→ **Data shown**:

***

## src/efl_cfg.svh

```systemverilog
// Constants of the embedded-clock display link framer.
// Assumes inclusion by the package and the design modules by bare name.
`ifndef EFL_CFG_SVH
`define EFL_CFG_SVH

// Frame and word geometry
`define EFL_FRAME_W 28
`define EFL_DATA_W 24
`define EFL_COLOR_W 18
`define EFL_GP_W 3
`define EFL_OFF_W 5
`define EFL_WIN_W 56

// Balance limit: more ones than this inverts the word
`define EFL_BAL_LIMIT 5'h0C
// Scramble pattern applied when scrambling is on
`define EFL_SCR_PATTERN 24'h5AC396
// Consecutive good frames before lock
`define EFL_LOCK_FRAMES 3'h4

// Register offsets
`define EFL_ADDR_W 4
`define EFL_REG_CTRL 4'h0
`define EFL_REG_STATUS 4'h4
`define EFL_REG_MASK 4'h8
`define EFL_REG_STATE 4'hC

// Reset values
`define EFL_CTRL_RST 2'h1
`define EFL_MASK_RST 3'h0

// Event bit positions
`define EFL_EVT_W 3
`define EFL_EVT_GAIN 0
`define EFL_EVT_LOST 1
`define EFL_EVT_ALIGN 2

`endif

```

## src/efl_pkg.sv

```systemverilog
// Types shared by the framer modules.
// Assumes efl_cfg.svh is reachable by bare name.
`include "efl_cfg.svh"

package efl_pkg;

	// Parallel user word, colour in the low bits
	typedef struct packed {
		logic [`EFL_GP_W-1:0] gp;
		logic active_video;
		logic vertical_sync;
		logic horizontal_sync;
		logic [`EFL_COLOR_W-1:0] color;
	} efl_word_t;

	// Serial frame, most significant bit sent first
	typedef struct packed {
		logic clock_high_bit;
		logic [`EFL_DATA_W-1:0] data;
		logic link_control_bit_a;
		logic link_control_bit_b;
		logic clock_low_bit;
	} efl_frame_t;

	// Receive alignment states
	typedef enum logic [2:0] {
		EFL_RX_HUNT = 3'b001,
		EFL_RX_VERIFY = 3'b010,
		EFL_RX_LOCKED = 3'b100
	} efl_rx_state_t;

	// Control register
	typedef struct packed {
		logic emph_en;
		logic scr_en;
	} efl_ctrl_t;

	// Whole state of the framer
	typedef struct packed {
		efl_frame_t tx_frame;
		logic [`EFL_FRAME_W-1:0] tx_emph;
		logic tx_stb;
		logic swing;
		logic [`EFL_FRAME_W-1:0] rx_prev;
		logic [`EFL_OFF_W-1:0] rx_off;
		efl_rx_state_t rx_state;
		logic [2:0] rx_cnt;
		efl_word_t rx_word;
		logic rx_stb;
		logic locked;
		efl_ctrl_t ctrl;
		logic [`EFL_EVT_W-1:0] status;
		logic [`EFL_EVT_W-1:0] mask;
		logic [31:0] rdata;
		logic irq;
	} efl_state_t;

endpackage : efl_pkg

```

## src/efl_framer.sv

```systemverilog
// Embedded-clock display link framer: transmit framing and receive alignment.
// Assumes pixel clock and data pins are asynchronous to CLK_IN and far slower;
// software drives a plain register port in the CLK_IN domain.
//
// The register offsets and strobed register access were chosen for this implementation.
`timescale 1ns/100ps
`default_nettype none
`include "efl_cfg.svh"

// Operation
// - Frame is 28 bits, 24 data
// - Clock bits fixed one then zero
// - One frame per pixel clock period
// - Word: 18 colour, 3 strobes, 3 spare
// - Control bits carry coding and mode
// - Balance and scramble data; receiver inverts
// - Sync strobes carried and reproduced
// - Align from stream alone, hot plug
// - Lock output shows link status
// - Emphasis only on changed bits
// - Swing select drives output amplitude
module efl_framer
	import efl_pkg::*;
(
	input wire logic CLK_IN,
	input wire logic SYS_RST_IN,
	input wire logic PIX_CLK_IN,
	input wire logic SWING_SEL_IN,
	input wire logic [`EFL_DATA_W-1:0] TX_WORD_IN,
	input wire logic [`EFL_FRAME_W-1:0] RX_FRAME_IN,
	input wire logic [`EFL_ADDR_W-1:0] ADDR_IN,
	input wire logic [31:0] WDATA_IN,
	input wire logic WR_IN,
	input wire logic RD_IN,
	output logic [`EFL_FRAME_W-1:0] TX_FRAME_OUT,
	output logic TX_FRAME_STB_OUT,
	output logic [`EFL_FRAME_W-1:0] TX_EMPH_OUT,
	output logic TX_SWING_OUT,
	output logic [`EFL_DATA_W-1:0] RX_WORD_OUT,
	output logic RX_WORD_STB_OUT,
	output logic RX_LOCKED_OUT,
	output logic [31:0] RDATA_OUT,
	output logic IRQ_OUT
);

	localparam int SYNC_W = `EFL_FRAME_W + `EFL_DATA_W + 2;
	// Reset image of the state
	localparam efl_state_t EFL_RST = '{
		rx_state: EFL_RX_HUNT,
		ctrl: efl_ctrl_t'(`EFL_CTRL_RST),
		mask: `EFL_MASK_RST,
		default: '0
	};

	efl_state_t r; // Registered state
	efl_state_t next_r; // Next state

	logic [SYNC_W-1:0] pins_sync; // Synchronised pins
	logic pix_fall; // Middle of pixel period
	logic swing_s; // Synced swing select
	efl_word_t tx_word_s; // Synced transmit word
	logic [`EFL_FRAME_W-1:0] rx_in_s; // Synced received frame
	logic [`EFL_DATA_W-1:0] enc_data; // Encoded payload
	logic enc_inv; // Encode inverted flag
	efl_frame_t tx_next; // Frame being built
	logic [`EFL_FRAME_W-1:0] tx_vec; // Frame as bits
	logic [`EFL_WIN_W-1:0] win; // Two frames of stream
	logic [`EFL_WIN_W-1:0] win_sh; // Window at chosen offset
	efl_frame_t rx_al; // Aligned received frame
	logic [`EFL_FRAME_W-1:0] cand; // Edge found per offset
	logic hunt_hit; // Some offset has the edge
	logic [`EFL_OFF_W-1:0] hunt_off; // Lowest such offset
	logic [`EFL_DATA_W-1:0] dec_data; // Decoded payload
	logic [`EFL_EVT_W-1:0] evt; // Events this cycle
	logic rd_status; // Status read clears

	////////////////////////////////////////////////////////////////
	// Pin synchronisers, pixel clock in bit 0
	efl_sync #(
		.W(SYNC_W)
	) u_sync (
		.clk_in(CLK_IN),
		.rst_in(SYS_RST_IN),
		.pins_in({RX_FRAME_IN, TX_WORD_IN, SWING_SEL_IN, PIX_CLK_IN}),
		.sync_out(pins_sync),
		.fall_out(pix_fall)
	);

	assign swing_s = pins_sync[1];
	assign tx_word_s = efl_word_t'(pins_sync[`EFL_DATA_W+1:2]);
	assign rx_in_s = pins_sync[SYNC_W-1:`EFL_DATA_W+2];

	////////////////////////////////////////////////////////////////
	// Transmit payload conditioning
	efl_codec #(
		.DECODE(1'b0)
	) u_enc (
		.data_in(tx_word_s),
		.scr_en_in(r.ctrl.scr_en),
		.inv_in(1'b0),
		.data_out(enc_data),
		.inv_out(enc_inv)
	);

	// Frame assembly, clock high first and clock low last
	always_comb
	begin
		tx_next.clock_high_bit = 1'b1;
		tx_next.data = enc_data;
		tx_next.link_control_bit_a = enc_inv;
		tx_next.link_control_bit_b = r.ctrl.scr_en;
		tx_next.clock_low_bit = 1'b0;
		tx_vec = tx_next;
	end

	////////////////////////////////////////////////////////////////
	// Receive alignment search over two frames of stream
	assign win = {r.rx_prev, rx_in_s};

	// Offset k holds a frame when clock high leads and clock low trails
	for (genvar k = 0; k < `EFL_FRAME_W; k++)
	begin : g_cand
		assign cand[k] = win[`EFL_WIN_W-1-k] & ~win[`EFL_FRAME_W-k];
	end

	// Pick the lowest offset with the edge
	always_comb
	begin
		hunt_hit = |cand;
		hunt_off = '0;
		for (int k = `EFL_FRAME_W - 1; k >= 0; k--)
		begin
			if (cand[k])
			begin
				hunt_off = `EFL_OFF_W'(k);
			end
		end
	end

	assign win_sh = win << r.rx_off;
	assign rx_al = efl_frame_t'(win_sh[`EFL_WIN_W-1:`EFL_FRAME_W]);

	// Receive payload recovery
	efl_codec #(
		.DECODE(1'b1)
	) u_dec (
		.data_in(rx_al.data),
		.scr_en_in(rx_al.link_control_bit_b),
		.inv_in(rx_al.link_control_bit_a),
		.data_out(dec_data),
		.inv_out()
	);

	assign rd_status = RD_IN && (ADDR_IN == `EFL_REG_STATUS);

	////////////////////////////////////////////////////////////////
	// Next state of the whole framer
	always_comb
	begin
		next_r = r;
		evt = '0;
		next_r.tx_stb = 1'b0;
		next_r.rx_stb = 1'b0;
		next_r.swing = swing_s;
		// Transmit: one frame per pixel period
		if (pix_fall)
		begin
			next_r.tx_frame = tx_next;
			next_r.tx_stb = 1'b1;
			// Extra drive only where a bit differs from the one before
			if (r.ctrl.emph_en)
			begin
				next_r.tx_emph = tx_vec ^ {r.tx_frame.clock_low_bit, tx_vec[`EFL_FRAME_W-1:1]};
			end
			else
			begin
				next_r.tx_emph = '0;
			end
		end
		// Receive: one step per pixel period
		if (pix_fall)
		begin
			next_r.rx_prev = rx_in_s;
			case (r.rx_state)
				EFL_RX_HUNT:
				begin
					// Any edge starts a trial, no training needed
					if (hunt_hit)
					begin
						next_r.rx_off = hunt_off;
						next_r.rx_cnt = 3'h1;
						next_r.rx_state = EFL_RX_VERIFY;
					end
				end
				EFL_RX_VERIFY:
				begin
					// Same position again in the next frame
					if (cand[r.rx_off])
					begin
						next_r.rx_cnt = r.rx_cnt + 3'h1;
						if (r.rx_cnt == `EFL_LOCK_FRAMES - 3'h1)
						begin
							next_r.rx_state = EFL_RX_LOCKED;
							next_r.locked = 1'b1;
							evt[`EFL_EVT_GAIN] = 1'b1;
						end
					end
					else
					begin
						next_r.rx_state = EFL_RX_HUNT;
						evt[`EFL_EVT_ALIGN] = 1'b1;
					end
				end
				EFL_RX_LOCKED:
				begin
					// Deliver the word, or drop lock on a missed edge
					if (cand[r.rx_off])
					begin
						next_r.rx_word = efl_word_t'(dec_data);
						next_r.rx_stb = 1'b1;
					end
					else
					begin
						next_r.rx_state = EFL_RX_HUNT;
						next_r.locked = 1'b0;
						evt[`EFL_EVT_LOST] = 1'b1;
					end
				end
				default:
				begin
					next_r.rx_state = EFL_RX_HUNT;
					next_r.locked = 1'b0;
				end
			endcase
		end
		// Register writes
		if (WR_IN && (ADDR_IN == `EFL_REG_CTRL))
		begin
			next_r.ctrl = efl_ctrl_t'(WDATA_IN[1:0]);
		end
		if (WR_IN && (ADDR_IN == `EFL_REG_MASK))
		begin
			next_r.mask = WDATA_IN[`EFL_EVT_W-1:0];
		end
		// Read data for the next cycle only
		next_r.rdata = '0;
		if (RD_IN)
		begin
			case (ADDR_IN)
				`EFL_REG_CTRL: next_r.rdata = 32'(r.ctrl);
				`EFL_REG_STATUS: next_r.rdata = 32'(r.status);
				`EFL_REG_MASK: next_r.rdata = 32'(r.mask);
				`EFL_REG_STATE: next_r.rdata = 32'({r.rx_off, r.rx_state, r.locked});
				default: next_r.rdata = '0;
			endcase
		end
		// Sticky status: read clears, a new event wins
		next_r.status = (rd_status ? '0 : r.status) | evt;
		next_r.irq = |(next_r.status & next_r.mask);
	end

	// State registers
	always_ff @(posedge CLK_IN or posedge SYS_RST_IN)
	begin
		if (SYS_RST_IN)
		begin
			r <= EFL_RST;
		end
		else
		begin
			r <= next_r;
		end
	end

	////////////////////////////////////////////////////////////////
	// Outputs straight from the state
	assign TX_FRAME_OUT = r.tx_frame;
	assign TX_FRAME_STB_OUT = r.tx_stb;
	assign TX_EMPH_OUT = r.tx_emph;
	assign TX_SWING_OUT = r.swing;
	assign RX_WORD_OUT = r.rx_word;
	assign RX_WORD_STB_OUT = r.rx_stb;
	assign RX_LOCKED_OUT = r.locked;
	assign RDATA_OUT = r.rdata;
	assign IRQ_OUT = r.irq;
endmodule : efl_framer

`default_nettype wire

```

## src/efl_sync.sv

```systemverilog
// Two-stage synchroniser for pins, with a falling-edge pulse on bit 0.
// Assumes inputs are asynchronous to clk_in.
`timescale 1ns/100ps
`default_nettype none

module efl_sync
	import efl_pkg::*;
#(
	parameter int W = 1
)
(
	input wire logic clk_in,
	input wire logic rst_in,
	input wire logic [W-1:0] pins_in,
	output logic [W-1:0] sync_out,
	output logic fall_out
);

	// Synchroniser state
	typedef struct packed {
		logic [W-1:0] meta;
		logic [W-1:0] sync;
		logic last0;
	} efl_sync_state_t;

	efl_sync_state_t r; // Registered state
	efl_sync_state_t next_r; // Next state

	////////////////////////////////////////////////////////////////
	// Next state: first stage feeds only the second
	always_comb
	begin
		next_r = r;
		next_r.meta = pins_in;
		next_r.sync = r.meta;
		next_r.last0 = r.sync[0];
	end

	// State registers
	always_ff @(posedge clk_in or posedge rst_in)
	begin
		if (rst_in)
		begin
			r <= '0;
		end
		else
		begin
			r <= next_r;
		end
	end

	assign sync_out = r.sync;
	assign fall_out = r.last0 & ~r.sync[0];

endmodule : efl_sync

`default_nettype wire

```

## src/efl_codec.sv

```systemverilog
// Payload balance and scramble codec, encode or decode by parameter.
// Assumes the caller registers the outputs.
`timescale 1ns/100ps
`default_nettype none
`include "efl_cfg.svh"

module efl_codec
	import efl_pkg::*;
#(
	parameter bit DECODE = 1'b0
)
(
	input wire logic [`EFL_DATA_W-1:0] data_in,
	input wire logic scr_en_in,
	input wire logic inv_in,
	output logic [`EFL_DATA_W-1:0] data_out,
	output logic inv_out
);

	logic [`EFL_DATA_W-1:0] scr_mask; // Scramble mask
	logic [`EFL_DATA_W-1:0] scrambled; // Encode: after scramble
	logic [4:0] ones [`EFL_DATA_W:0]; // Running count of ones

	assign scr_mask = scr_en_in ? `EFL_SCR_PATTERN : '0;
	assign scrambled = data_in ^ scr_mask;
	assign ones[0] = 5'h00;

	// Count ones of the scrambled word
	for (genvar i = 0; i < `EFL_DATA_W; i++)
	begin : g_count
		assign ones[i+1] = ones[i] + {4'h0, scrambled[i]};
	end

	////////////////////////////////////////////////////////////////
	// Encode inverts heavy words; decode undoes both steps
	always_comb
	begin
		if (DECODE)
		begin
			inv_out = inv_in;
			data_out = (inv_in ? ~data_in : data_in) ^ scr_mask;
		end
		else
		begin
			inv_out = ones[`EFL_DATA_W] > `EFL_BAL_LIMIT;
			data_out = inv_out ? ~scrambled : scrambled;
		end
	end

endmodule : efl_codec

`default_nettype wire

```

***

→ **How to complete this task**:
Where a line of the listing holds "scrambled", show that line.

→ **Your response**:
	logic [`EFL_DATA_W-1:0] scrambled; // Encode: after scramble
	assign scrambled = data_in ^ scr_mask;
	// Count ones of the scrambled word
		assign ones[i+1] = ones[i] + {4'h0, scrambled[i]};
			data_out = inv_out ? ~scrambled : scrambled;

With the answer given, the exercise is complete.